Start of Data records
File: config.mk
export PLATFORM = sky130hd
export DESIGN_NAME = relay_indicator_output_router
export DESIGN_NICKNAME = d
export VERILOG_FILES = /design/src/rtl/relay_router_pkg.sv /design/src/rtl/pin_sync.sv /design/src/rtl/stage_indicators.sv /design/src/rtl/relay_indicator_output_router.sv
export SDC_FILE = /design/constraint.sdc
export NUM_CORES = 1
export LEC_CHECK = 0
export BUFFER_PORTS_ARGS = -buffer_cell sky130_fd_sc_hd__buf_4
export CORE_AREA = 2 2 116 118
export DETAILED_ROUTE_END_ITERATION = 10
export DIE_AREA = 0 0 118 120
export HOLD_SLACK_MARGIN = 0.02
export PLACE_DENSITY = 0.72
export SETUP_SLACK_MARGIN = 0.2
export SYNTH_ARGS = -nofsm -noshare
export SYNTH_HDL_FRONTEND = slang
export SYNTH_SLANG_ARGS = --single-unit
export TNS_END_PERCENT = 1
File: constraint.sdc
create_clock -name i_clk -period 1.53 [get_ports i_clk]
set_input_delay 0.2295 -clock i_clk [delete_from_list [all_inputs] [get_ports i_clk]]
set_output_delay 0.2295 -clock i_clk [all_outputs]
set_load 0.05 [all_outputs]
File: src/rtl/relay_router_pkg.sv
// Shared constants for the indication and output-routing logic
// How it works
// RULE1 - Held start indication survives stage reset
// RULE2 - Starts self-clear, trips latch until button
// RULE3 - Trip lamp optionally lights on starts
// RULE4 - Blocking inputs and remote reset auto-clear
// RULE5 - Auto-reclose close command drives remote reset
// RULE6 - Latched indications never feed protection logic
// RULE7 - Eight relay drivers plus self-fault relay
// RULE8 - Each output drives its same-named relay
// RULE9 - Any stage signal routes anywhere
// RULE10 - Only heavy outputs get breaker duty
// RULE11 - Control inputs block, reset or select bank
// RULE12 - Breaker sense high means breaker open
// RULE13 - Permanent fault lights lamp, shows code
// RULE14 - Supply deviation flag raises self-fault alarm
// RULE15 - Power-up clears latches; inputs synchronised
// RULE16 - Per-source enables, outputs OR their sources
package relay_router_pkg;

  // ----------------------------------------
  // Sizes
  // ----------------------------------------
  localparam int N_STAGE = 8;
  localparam int N_SRC   = 2 * N_STAGE;
  localparam int N_OUT   = 8;
  localparam int N_MOD   = 3;
  localparam int CODE_W  = 8;
  localparam int N_SUP   = 4;
  localparam int N_PIN   = 7;

  // ----------------------------------------
  // Relay output positions
  // ----------------------------------------
  localparam int OUT_SIG1  = 0;
  localparam int OUT_SIG2  = 1;
  localparam int OUT_SIG3  = 2;
  localparam int OUT_SIG4  = 3;
  localparam int OUT_HVY1  = 4;
  localparam int OUT_HVY2  = 5;
  localparam int OUT_HVY3  = 6;
  localparam int OUT_CLOSE = 7;

  // ----------------------------------------
  // Synchronised pin positions
  // ----------------------------------------
  localparam int PIN_BLK1  = 0;
  localparam int PIN_BLK2  = 1;
  localparam int PIN_REMOTE_INDICATOR_RESET  = 2;
  localparam int PIN_BREAKER_OPEN_SENSE = 3;
  localparam int PIN_ARINH = 4;
  localparam int PIN_ARCTL = 5;
  localparam int PIN_RBTN  = 6;

  // Auto-reset enable positions
  localparam int ARST_BLK1 = 0;
  localparam int ARST_BLK2 = 1;
  localparam int ARST_REMOTE_INDICATOR_RESET = 2;

  // ----------------------------------------
  // Reset values and timing
  // ----------------------------------------
  localparam logic [N_OUT-1:0]   RST_RELAY = 8'h00;
  localparam logic [N_STAGE-1:0] RST_IND   = 8'h00;
  localparam int SYNC_STAGES = 2;

endpackage : relay_router_pkg

File: src/rtl/pin_sync.sv
// Two-flop synchroniser for asynchronous control pins
`timescale 1ns/10ps
module pin_sync
  import relay_router_pkg::*;
#(
  parameter int W = N_PIN
)
(
  input  wire logic         i_clk,   // System clock
  input  wire logic         i_srst,  // Sync reset
  input  wire logic         i_ce,    // Clock enable
  input  wire logic [W-1:0] i_pin,   // Raw pins
  output logic      [W-1:0] o_sync   // Synchronised levels
);

  typedef struct packed {
    logic [W-1:0] meta;
    logic [W-1:0] sync;
  } sync_state_t;

  sync_state_t st_q;
  sync_state_t st_d;

  always_comb
  begin
    st_d = st_q;
    if (i_ce)
    begin
      st_d.meta = i_pin;
      st_d.sync = st_q.meta;  // RULE15
    end
  end

  always_ff @(posedge i_clk)
  begin
    if (i_srst)
      st_q <= '0;
    else
      st_q <= st_d;
  end

  assign o_sync = st_q.sync;

endmodule : pin_sync

File: src/rtl/stage_indicators.sv
// Per-stage start and trip indication latches
`timescale 1ns/10ps
module stage_indicators
  import relay_router_pkg::*;
(
  input  wire logic               i_clk,        // System clock
  input  wire logic               i_srst,       // Sync reset
  input  wire logic               i_ce,         // Clock enable
  input  wire logic [N_STAGE-1:0] i_start,      // Live stage starts
  input  wire logic [N_STAGE-1:0] i_trip,       // Live stage trips
  input  wire logic               i_start_hold, // Keep start lit
  input  wire logic               i_clear,      // Indication reset
  output logic      [N_STAGE-1:0] o_start_ind,  // Start indications
  output logic      [N_STAGE-1:0] o_trip_ind    // Trip indications
);

  typedef struct packed {
    logic [N_STAGE-1:0] start_ind;
    logic [N_STAGE-1:0] trip_ind;
  } ind_state_t;

  ind_state_t st_q;
  ind_state_t st_d;

  always_comb
  begin
    st_d = st_q;
    if (i_ce)
    begin
      // A new event wins over a clear in the same cycle
      if (i_start_hold)
        st_d.start_ind = i_start | (st_q.start_ind & ~{N_STAGE{i_clear}}); // RULE1
      else
        st_d.start_ind = i_start;                                           // RULE2
      st_d.trip_ind = i_trip | (st_q.trip_ind & ~{N_STAGE{i_clear}});      // RULE2
    end
  end

  always_ff @(posedge i_clk)
  begin
    if (i_srst)
    begin
      st_q.start_ind <= RST_IND;  // RULE15
      st_q.trip_ind  <= RST_IND;
    end
    else
      st_q <= st_d;
  end

  assign o_start_ind = st_q.start_ind;
  assign o_trip_ind  = st_q.trip_ind;

endmodule : stage_indicators

File: src/rtl/relay_indicator_output_router.sv
// Top: stage signal routing, indications, control inputs, self-supervision
`timescale 1ns/10ps
module relay_indicator_output_router
  import relay_router_pkg::*;
(
  input  wire logic                     i_clk,                    // 200 MHz clock
  input  wire logic                     i_srst,                   // Sync reset, high
  input  wire logic                     i_ce,                     // Clock enable
  // Protection stages
  input  wire logic [N_STAGE-1:0]       i_stage_start,            // Live starts
  input  wire logic [N_STAGE-1:0]       i_stage_trip,             // Live trips
  input  wire logic                     i_ar_close_cmd,           // AR close command
  // Pins
  input  wire logic                     i_blocking_input_one,     // Control pin 1
  input  wire logic                     i_blocking_input_two,     // Control pin 2
  input  wire logic                     i_remote_indicator_reset, // Remote reset pin
  input  wire logic                     i_breaker_open_sense,     // High: CB open
  input  wire logic                     i_ar_inhibit,             // AR inhibit pin
  input  wire logic                     i_ar_control,             // AR control pin
  input  wire logic                     i_reset_button,           // Front reset button
  // Configuration
  input  wire logic [N_OUT*N_SRC-1:0]   i_route_en,               // Source enables/output
  input  wire logic [N_SRC-1:0]         i_ar_init_en,             // AR initiation sources
  input  wire logic [N_OUT-1:0]         i_latch_en,               // Latching outputs
  input  wire logic                     i_start_hold,             // Hold start indications
  input  wire logic                     i_lamp_on_start,          // Lamp also on starts
  input  wire logic [2:0]               i_auto_reset_en,          // Auto reset sources
  input  wire logic [N_STAGE-1:0]       i_block_one_sel,          // Stages blocked by pin 1
  input  wire logic [N_STAGE-1:0]       i_block_two_sel,          // Stages blocked by pin 2
  input  wire logic [1:0]               i_bank_sel,               // Pins selecting bank 2
  // Self-supervision
  input  wire logic [N_MOD-1:0]         i_perm_fault,             // Module permanent fault
  input  wire logic [N_MOD*CODE_W-1:0]  i_fault_code,             // Module fault codes
  input  wire logic [N_SUP-1:0]         i_supply_dev,             // Supply out of margin
  // Relay outputs
  output logic                          o_signal_output_one,      // Signal relay 1
  output logic                          o_signal_output_two,      // Signal relay 2
  output logic                          o_signal_output_three,    // Signal relay 3
  output logic                          o_signal_output_four,     // Signal relay 4
  output logic                          o_heavy_trip_output_one,  // Heavy relay 1
  output logic                          o_heavy_trip_output_two,  // Heavy relay 2
  output logic                          o_heavy_trip_output_three,// Heavy relay 3
  output logic                          o_breaker_close_output,   // Close relay
  output logic                          o_self_fault_output,      // Self-fault relay
  // Status
  output logic                          o_ar_initiate,            // AR initiation
  output logic                          o_ar_inhibit,             // Synced AR inhibit
  output logic                          o_ar_control,             // Synced AR control
  output logic [N_STAGE-1:0]            o_stage_block,            // Stage blocking
  output logic                          o_second_bank,            // Second settings
  output logic                          o_breaker_open,           // Breaker open
  output logic [N_STAGE-1:0]            o_start_ind,              // Start indications
  output logic [N_STAGE-1:0]            o_trip_ind,               // Trip indications
  output logic                          o_trip_lamp,              // Front trip lamp
  output logic [N_MOD-1:0]              o_fault_lamp,             // Module fault lamps
  output logic [N_MOD*CODE_W-1:0]       o_fault_display           // Module fault codes
);

  // ----------------------------------------
  // Helpers
  // ----------------------------------------
  function automatic logic route_or(input logic [N_SRC-1:0] src,
                                    input logic [N_SRC-1:0] en);
    route_or = |(src & en);
  endfunction : route_or

  typedef struct packed {
    logic [N_OUT-1:0]        relay;
    logic [N_OUT-1:0]        latched;
    logic                    ar_init;
    logic                    bank2;
    logic                    cb_open;
    logic [N_STAGE-1:0]      block;
    logic                    lamp;
    logic [N_MOD-1:0]        flamp;
    logic [N_MOD*CODE_W-1:0] fcode;
    logic                    self_fault;
  } main_state_t;

  main_state_t st_q;
  main_state_t st_d;

  logic [N_PIN-1:0]   pin_raw;
  logic [N_PIN-1:0]   pin_s;
  logic               remote_indicator_reset_eff;
  logic               ind_clear;
  logic [N_STAGE-1:0] blk_now;
  logic [N_STAGE-1:0] start_g;
  logic [N_STAGE-1:0] trip_g;
  logic [N_SRC-1:0]   src;
  logic [N_OUT-1:0]   live;
  logic [N_STAGE-1:0] start_ind;
  logic [N_STAGE-1:0] trip_ind;

  // ----------------------------------------
  // Pin synchronisation
  // ----------------------------------------
  assign pin_raw[PIN_BLK1]  = i_blocking_input_one;
  assign pin_raw[PIN_BLK2]  = i_blocking_input_two;
  assign pin_raw[PIN_REMOTE_INDICATOR_RESET]  = i_remote_indicator_reset;
  assign pin_raw[PIN_BREAKER_OPEN_SENSE] = i_breaker_open_sense;
  assign pin_raw[PIN_ARINH] = i_ar_inhibit;
  assign pin_raw[PIN_ARCTL] = i_ar_control;
  assign pin_raw[PIN_RBTN]  = i_reset_button;

  pin_sync #(.W(N_PIN)) u_sync (
    .i_clk  (i_clk),
    .i_srst (i_srst),
    .i_ce   (i_ce),
    .i_pin  (pin_raw),
    .o_sync (pin_s)
  );

  // ----------------------------------------
  // Control input functions
  // ----------------------------------------
  assign remote_indicator_reset_eff  = pin_s[PIN_REMOTE_INDICATOR_RESET] | i_ar_close_cmd;                         // RULE5
  assign ind_clear = pin_s[PIN_RBTN]                                           // RULE2
                   | (i_auto_reset_en[ARST_BLK1] & pin_s[PIN_BLK1])            // RULE4
                   | (i_auto_reset_en[ARST_BLK2] & pin_s[PIN_BLK2])            // RULE4
                   | (i_auto_reset_en[ARST_REMOTE_INDICATOR_RESET] & remote_indicator_reset_eff);                  // RULE4

  assign blk_now = ({N_STAGE{pin_s[PIN_BLK1]}} & i_block_one_sel)              // RULE11
                 | ({N_STAGE{pin_s[PIN_BLK2]}} & i_block_two_sel);

  // Routing sees only live, unblocked stage signals, never indications
  assign start_g = i_stage_start & ~blk_now;                                   // RULE6
  assign trip_g  = i_stage_trip & ~blk_now;
  assign src     = {trip_g, start_g};

  // ----------------------------------------
  // Routing matrix
  // ----------------------------------------
  genvar g;
  generate
    for (g = 0; g < N_OUT; g++)
    begin : g_route
      assign live[g] = route_or(src, i_route_en[g*N_SRC +: N_SRC]);            // RULE9 RULE16
    end
  endgenerate

  // ----------------------------------------
  // Indications
  // ----------------------------------------
  stage_indicators u_ind (
    .i_clk        (i_clk),
    .i_srst       (i_srst),
    .i_ce         (i_ce),
    .i_start      (start_g),
    .i_trip       (trip_g),
    .i_start_hold (i_start_hold),
    .i_clear      (ind_clear),
    .o_start_ind  (start_ind),
    .o_trip_ind   (trip_ind)
  );

  // ----------------------------------------
  // Next state
  // ----------------------------------------
  always_comb
  begin
    st_d = st_q;
    if (i_ce)
    begin
      // Set wins over clear so a trip arriving with a reset is kept
      st_d.latched    = (live & i_latch_en) | (st_q.latched & ~{N_OUT{ind_clear}}); // RULE11
      st_d.relay      = live | (st_q.latched & i_latch_en);                         // RULE8
      st_d.ar_init    = route_or(src, i_ar_init_en);                                // RULE9
      st_d.bank2      = (i_bank_sel[0] & pin_s[PIN_BLK1])
                      | (i_bank_sel[1] & pin_s[PIN_BLK2]);                          // RULE11
      st_d.cb_open    = pin_s[PIN_BREAKER_OPEN_SENSE];                                           // RULE12
      st_d.block      = blk_now;
      st_d.lamp       = (|trip_ind) | (i_lamp_on_start & (|start_ind));             // RULE3
      st_d.flamp      = i_perm_fault;                                               // RULE13
      for (int m = 0; m < N_MOD; m++)
      begin
        st_d.fcode[m*CODE_W +: CODE_W] = i_perm_fault[m] ?
                                         i_fault_code[m*CODE_W +: CODE_W] : '0;     // RULE13
      end
      st_d.self_fault = (|i_supply_dev) | (|i_perm_fault);                          // RULE14
    end
  end

  always_ff @(posedge i_clk)
  begin
    if (i_srst)
    begin
      st_q         <= '0;                                                           // RULE15
      st_q.relay   <= RST_RELAY;
      st_q.latched <= RST_RELAY;
    end
    else
      st_q <= st_d;
  end

  // ----------------------------------------
  // Outputs
  // ----------------------------------------
  // Breaker duty belongs on the heavy and close relays only
  assign o_signal_output_one       = st_q.relay[OUT_SIG1];                        // RULE7
  assign o_signal_output_two       = st_q.relay[OUT_SIG2];
  assign o_signal_output_three     = st_q.relay[OUT_SIG3];
  assign o_signal_output_four      = st_q.relay[OUT_SIG4];
  assign o_heavy_trip_output_one   = st_q.relay[OUT_HVY1];                        // RULE10
  assign o_heavy_trip_output_two   = st_q.relay[OUT_HVY2];
  assign o_heavy_trip_output_three = st_q.relay[OUT_HVY3];
  assign o_breaker_close_output    = st_q.relay[OUT_CLOSE];
  assign o_self_fault_output       = st_q.self_fault;                             // RULE7
  assign o_ar_initiate             = st_q.ar_init;
  assign o_ar_inhibit              = pin_s[PIN_ARINH];
  assign o_ar_control              = pin_s[PIN_ARCTL];
  assign o_stage_block             = st_q.block;
  assign o_second_bank             = st_q.bank2;
  assign o_breaker_open            = st_q.cb_open;
  assign o_start_ind               = start_ind;
  assign o_trip_ind                = trip_ind;
  assign o_trip_lamp               = st_q.lamp;
  assign o_fault_lamp              = st_q.flamp;
  assign o_fault_display           = st_q.fcode;
endmodule : relay_indicator_output_router

After elaboration in Yosys (flattened, before gate mapping)
Cells that the tools add are included.
{ "totals": {"regBits": 86, "inputBits": 233, "out_inout_bits": 66, "elab_cells": 69} }
{ "classes": {"n_mux": 4, "bitwise": 38, "reduce_logical": 13} }
{ "ops": {"columns": ["op", "count"], "rows": [
  ["$and A16 B16 Y16", 9],
  ["$reduce_or A16 Y1", 9],
  ["$and A8 B8 Y8", 9],
  ["$or A8 B8 Y8", 5],
  ["$mux W8", 4],
  ["$not A8 Y8", 2],
  ["$reduce_or A8 Y1", 2],
  ["$or A1 B1 Y1", 7],
  ["$and A1 B1 Y1", 6],
  ["$reduce_or A4 Y1", 1],
  ["$reduce_or A3 Y1", 1]
]} }

Logic depth before layout (Yosys ltp)
{ "depth": {"depth_word": 8, "depth_mapped": 7, "ltp_nobuf": 5} }

Hierarchy
A second synthesis with hierarchy kept.
{ "hier_totals": {"hier_cells": 565, "hier_area_um2": 4753.3} }
{ "by_module_without_submodules": {"columns": ["module", "n_inst", "cells_per_inst", "area_each_um2", "seq_area_each_um2"], "rows": [
  ["relay_indicator_output_router", 1, 442, 3450.8, 1121.1],
  ["stage_indicators", 1, 71, 742.0, 320.3],
  ["pin_sync", 1, 52, 560.5, 280.3]
]} }

Worst setup path before layout
OpenSTA, ideal clock, no wires.
{ "synth_timing": {"kind": "reg-to-reg", "start": "register u_sync.st_q, in the netlist u_sync.o_sync[0]", "end": "register st_q, in the netlist o_heavy_trip_output_three", "setup_ns": 0.146, "t_arrival_ns": 1.462, "required_time_ns": 1.384, "setup_slack_ns": -0.079, "stages_incl_launch_ff": 8, "path_buffers": 2, "synth_period_minus_slack_ns": 1.609, "path_cell_list": "dfxtp_1 buf_6 a22oi_4 and2_1 buf_6 a2111oi_4 and4_1 a311oi_2"} }
{ "synth_via": {"elab_chain_cells": 7, "elab_cells_between_ends": 8, "cone_classes": "bitwise (7); reduce/logical (1)"} }
{ "synth_rtl": {"columns": ["element", "line", "rtl"], "rows": [
  ["from (decl)", "pin_sync.sv:21", "sync_state_t st_q;"],
  ["from (signal assigned)", "pin_sync.sv:39", "st_q <= st_d;"],
  ["$and A8 B8 Y8 (*)", "relay_indicator_output_router.sv:123", "assign blk_now = ({N_STAGE{pin_s[PIN_BLK1]}} & i_block_one_sel)"],
  ["$or A8 B8 Y8 (*)", "relay_indicator_output_router.sv:124", "| ({N_STAGE{pin_s[PIN_BLK2]}} & i_block_two_sel);"],
  ["$not A8 Y8 (*)", "relay_indicator_output_router.sv:127, relay_indicator_output_router.sv:128", null],
  ["$and A8 B8 Y8 (on tied branches)", "relay_indicator_output_router.sv:127, relay_indicator_output_router.sv:128", null],
  ["$and A16 B16 Y16 (*)", "relay_indicator_output_router.sv:64", "route_or = |(src & en);"],
  ["$reduce_or A16 Y1 (*)", "relay_indicator_output_router.sv:64", null],
  ["$or A8 B8 Y8 (*)", "relay_indicator_output_router.sv:167", "st_d.relay = live | (st_q.latched & i_latch_en);"],
  ["to (signal assigned)", "relay_indicator_output_router.sv:193", "st_q <= st_d;"],
  ["to (decl)", "relay_indicator_output_router.sv:80", "main_state_t st_q;"]
]} }
Every way passes the cells marked *; elsewhere a longest branch is shown, timed or not.
A chain may end at the register's enable or synchronous reset.

Worst setup path in the final report
{ "layout_timing": {"start": "register u_sync.st_q, in the netlist u_sync.o_sync[1]", "end": "register st_q, in the netlist o_heavy_trip_output_one"} }
{ "layout_via": {"elab_chain_cells": 7, "elab_cells_between_ends": 8, "cone_classes": "bitwise (7); reduce/logical (1)"} }
{ "layout_rtl": {"columns": ["element", "line"], "rows": [
  ["$and A8 B8 Y8 (*)", "relay_indicator_output_router.sv:124"],
  ["$or A8 B8 Y8 (*)", "relay_indicator_output_router.sv:124"],
  ["$not A8 Y8 (*)", "relay_indicator_output_router.sv:127, relay_indicator_output_router.sv:128"],
  ["$and A8 B8 Y8 (on tied branches)", "relay_indicator_output_router.sv:127, relay_indicator_output_router.sv:128"],
  ["$and A16 B16 Y16 (*)", "relay_indicator_output_router.sv:64"],
  ["$reduce_or A16 Y1 (*)", "relay_indicator_output_router.sv:64"],
  ["$or A8 B8 Y8 (*)", "relay_indicator_output_router.sv:167"]
]} }
Marked as above.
End of Data records
## [Assignment]
Quote the records above from their first line through the line containing "means breaker open", both ends included.

## [Answer space]
File: config.mk
export PLATFORM = sky130hd
export DESIGN_NAME = relay_indicator_output_router
export DESIGN_NICKNAME = d
export VERILOG_FILES = /design/src/rtl/relay_router_pkg.sv /design/src/rtl/pin_sync.sv /design/src/rtl/stage_indicators.sv /design/src/rtl/relay_indicator_output_router.sv
export SDC_FILE = /design/constraint.sdc
export NUM_CORES = 1
export LEC_CHECK = 0
export BUFFER_PORTS_ARGS = -buffer_cell sky130_fd_sc_hd__buf_4
export CORE_AREA = 2 2 116 118
export DETAILED_ROUTE_END_ITERATION = 10
export DIE_AREA = 0 0 118 120
export HOLD_SLACK_MARGIN = 0.02
export PLACE_DENSITY = 0.72
export SETUP_SLACK_MARGIN = 0.2
export SYNTH_ARGS = -nofsm -noshare
export SYNTH_HDL_FRONTEND = slang
export SYNTH_SLANG_ARGS = --single-unit
export TNS_END_PERCENT = 1
File: constraint.sdc
create_clock -name i_clk -period 1.53 [get_ports i_clk]
set_input_delay 0.2295 -clock i_clk [delete_from_list [all_inputs] [get_ports i_clk]]
set_output_delay 0.2295 -clock i_clk [all_outputs]
set_load 0.05 [all_outputs]
File: src/rtl/relay_router_pkg.sv
// Shared constants for the indication and output-routing logic
// How it works
// RULE1 - Held start indication survives stage reset
// RULE2 - Starts self-clear, trips latch until button
// RULE3 - Trip lamp optionally lights on starts
// RULE4 - Blocking inputs and remote reset auto-clear
// RULE5 - Auto-reclose close command drives remote reset
// RULE6 - Latched indications never feed protection logic
// RULE7 - Eight relay drivers plus self-fault relay
// RULE8 - Each output drives its same-named relay
// RULE9 - Any stage signal routes anywhere
// RULE10 - Only heavy outputs get breaker duty
// RULE11 - Control inputs block, reset or select bank
// RULE12 - Breaker sense high means breaker open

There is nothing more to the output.